## [Instructions for the task]
Return each line of the records below that contains the word "free".

[Items listed in a dataset]
--------------------------------------------------

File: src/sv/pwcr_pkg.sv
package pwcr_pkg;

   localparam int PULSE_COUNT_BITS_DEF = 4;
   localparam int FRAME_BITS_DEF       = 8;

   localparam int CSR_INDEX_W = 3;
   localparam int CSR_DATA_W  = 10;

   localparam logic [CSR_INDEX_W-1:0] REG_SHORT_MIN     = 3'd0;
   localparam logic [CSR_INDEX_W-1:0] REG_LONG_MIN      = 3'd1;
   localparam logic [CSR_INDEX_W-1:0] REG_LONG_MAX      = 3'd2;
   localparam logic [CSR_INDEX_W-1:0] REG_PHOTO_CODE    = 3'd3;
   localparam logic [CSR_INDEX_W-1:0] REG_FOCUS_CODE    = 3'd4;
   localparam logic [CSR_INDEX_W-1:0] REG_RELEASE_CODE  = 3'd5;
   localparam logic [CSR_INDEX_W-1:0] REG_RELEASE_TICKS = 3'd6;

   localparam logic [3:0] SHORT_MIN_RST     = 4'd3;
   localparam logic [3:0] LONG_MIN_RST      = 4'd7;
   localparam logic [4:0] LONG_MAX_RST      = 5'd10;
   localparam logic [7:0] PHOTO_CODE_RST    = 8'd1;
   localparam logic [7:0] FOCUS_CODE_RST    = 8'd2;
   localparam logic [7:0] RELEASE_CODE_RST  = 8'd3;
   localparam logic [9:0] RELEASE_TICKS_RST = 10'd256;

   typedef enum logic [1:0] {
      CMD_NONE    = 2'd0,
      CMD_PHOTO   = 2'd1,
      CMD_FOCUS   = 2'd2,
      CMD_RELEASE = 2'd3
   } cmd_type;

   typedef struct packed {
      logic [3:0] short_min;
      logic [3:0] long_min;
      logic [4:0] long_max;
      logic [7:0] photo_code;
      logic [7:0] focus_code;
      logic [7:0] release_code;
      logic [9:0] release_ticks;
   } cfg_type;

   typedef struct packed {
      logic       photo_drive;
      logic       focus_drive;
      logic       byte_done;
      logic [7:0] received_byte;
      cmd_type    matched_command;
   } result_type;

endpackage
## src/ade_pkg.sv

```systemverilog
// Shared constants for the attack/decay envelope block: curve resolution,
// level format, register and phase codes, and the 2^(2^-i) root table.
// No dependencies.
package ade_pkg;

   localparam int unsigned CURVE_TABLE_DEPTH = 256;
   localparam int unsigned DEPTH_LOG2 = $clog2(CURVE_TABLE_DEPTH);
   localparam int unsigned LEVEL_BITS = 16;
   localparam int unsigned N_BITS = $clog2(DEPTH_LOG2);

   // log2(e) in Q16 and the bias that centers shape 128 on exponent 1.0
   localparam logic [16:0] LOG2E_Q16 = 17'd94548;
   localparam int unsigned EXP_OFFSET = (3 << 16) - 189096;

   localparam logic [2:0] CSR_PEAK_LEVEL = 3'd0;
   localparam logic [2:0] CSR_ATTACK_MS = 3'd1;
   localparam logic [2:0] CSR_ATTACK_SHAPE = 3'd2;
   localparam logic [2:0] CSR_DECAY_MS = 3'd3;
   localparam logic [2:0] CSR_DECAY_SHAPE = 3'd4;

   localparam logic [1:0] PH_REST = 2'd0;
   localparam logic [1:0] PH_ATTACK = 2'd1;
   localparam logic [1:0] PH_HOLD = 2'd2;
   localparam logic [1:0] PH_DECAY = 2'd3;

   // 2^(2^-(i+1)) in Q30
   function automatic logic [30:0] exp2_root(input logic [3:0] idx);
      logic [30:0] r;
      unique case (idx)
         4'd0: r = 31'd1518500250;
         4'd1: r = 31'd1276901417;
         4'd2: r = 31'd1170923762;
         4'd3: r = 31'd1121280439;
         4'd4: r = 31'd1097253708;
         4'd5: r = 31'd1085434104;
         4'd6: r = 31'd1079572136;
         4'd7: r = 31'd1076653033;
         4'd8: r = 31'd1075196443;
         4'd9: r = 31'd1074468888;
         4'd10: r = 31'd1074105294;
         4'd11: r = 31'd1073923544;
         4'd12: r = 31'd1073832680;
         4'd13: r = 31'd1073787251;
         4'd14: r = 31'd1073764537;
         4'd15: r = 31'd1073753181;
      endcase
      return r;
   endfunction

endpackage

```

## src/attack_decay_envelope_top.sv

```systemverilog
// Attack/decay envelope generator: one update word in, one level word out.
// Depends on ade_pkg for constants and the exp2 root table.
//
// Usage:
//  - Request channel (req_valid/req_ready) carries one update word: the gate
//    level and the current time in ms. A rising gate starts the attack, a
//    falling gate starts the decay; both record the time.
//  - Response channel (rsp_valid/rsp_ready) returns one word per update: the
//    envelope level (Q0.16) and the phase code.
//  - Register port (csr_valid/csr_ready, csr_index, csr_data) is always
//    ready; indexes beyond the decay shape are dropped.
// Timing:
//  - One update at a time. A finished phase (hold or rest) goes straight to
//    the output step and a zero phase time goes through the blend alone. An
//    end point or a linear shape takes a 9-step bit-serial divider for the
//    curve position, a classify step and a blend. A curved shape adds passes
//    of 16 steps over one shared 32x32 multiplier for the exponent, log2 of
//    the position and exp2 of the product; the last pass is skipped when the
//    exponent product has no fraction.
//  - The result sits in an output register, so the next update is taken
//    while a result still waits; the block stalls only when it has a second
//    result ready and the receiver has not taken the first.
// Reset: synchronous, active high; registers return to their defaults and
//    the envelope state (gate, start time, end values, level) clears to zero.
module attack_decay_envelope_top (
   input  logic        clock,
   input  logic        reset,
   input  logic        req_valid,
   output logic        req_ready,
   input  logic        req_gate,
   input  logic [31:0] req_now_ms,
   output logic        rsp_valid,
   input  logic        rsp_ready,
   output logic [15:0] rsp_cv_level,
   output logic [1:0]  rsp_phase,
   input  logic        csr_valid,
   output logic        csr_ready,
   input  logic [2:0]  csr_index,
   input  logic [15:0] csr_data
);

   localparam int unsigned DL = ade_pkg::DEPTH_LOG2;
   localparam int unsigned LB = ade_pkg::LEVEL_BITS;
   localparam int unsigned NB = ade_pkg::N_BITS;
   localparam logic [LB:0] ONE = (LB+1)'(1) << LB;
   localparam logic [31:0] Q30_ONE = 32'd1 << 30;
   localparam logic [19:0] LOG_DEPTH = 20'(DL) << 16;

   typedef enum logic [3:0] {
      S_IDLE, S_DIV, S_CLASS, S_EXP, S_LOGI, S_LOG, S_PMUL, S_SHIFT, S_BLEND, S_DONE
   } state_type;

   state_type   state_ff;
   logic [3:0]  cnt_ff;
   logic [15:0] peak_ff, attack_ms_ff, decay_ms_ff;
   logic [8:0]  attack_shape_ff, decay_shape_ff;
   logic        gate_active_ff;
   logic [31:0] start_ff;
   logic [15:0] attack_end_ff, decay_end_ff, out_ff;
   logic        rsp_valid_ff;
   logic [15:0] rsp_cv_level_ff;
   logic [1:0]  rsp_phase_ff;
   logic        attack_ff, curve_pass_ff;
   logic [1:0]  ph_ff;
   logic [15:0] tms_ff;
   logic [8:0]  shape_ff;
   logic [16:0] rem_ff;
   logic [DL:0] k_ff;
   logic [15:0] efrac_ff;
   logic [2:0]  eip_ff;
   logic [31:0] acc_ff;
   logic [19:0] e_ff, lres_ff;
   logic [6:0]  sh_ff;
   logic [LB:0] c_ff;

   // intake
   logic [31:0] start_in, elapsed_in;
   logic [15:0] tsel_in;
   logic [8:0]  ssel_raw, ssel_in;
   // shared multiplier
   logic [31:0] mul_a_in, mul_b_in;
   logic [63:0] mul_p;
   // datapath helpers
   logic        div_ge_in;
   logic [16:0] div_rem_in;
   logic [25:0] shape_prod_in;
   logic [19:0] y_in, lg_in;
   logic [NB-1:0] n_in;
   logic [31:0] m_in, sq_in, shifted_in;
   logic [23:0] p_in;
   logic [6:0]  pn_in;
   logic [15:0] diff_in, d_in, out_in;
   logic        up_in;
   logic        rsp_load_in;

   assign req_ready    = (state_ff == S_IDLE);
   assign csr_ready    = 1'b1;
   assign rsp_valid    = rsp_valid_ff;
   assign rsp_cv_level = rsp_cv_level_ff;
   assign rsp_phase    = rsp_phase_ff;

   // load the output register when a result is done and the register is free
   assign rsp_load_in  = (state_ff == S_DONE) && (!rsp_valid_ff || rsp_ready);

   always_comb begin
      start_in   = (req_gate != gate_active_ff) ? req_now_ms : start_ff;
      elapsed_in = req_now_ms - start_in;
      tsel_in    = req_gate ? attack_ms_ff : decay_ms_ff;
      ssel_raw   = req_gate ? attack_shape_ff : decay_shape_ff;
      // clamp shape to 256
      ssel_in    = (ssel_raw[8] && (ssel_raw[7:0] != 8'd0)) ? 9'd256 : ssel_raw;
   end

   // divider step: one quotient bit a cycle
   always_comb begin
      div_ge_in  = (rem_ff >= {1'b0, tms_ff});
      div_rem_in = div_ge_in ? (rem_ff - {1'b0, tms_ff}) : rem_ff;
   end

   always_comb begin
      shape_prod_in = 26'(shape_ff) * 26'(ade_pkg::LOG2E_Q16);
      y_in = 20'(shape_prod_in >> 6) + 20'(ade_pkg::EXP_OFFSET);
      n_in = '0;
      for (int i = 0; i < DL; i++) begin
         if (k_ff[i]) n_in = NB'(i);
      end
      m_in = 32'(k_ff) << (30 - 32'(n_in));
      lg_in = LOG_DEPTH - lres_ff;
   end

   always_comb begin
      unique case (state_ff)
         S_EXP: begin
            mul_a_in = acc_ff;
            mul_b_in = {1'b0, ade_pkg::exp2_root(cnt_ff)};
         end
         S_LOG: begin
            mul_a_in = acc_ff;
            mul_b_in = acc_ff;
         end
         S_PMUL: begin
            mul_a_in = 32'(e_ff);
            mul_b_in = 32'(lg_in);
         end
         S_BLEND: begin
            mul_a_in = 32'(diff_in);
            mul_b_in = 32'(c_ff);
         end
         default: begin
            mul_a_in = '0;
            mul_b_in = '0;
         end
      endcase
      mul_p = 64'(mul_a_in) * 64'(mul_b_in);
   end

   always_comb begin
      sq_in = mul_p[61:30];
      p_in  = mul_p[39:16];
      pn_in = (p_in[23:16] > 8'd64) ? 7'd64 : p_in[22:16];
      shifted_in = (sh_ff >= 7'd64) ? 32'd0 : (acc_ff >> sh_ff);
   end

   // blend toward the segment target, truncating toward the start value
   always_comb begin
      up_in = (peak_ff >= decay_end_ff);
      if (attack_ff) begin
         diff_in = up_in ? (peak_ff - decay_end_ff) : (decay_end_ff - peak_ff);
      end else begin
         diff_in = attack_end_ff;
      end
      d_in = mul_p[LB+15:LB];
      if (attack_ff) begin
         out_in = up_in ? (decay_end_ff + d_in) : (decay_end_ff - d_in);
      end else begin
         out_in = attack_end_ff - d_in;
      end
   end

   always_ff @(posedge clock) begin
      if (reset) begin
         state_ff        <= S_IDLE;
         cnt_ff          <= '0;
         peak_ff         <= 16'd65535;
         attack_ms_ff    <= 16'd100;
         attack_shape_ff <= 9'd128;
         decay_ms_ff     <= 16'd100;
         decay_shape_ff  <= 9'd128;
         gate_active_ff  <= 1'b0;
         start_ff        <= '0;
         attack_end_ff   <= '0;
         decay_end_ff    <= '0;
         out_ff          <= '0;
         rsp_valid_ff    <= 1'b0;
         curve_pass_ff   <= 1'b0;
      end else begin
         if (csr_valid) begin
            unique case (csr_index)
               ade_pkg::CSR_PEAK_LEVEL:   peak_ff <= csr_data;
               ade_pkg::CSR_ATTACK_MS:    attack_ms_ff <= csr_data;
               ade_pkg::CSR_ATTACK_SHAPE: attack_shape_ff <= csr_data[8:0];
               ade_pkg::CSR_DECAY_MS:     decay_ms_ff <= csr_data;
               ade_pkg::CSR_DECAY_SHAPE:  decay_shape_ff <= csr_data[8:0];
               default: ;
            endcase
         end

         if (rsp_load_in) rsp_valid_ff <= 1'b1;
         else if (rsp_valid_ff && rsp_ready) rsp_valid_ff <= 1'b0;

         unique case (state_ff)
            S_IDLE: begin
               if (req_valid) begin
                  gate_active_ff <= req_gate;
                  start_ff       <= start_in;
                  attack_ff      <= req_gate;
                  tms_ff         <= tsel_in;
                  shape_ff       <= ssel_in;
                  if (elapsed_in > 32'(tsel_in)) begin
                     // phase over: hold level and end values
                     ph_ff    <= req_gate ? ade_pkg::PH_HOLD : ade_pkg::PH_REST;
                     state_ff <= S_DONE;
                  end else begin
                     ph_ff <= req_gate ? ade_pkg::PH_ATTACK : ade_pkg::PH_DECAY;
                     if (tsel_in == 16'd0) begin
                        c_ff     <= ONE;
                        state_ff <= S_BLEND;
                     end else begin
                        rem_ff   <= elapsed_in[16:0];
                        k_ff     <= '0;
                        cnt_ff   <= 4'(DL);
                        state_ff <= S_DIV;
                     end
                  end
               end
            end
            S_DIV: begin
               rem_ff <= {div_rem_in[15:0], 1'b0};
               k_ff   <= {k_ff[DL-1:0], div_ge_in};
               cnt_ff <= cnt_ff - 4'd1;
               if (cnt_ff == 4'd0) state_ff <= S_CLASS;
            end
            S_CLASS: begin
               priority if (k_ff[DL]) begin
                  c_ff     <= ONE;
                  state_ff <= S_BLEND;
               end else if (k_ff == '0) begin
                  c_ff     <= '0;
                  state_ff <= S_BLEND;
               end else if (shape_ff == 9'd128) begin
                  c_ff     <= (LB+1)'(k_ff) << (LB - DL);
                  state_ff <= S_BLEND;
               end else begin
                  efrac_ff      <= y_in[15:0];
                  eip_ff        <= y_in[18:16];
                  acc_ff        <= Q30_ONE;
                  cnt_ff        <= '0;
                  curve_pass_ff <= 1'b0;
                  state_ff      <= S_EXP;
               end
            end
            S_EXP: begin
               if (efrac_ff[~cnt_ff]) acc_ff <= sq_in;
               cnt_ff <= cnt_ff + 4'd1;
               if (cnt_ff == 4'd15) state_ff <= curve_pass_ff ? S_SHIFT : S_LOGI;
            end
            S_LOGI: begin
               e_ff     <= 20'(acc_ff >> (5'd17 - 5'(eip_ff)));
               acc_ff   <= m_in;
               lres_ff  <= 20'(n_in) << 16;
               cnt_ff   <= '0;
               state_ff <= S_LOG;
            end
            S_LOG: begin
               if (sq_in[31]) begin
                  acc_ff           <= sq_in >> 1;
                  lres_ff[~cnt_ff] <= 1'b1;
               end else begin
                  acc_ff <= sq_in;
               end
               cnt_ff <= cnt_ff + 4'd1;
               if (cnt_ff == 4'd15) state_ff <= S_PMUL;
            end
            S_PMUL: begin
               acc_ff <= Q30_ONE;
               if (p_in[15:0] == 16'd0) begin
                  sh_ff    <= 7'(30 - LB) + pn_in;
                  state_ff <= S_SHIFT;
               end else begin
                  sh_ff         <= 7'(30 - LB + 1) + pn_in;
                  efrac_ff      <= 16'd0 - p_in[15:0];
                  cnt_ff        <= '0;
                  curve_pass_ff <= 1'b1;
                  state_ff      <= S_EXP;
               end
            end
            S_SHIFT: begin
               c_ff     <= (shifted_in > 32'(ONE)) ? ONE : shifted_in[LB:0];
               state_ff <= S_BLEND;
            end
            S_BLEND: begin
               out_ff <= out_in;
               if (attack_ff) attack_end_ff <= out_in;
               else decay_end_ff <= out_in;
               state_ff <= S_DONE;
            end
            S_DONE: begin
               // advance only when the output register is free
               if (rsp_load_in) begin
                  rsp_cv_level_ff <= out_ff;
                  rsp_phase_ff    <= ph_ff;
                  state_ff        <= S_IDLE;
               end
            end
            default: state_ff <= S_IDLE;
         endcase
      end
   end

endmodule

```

--------------------------------------------------

## [Solution for this task]
   // load the output register when a result is done and the register is free
               // advance only when the output register is free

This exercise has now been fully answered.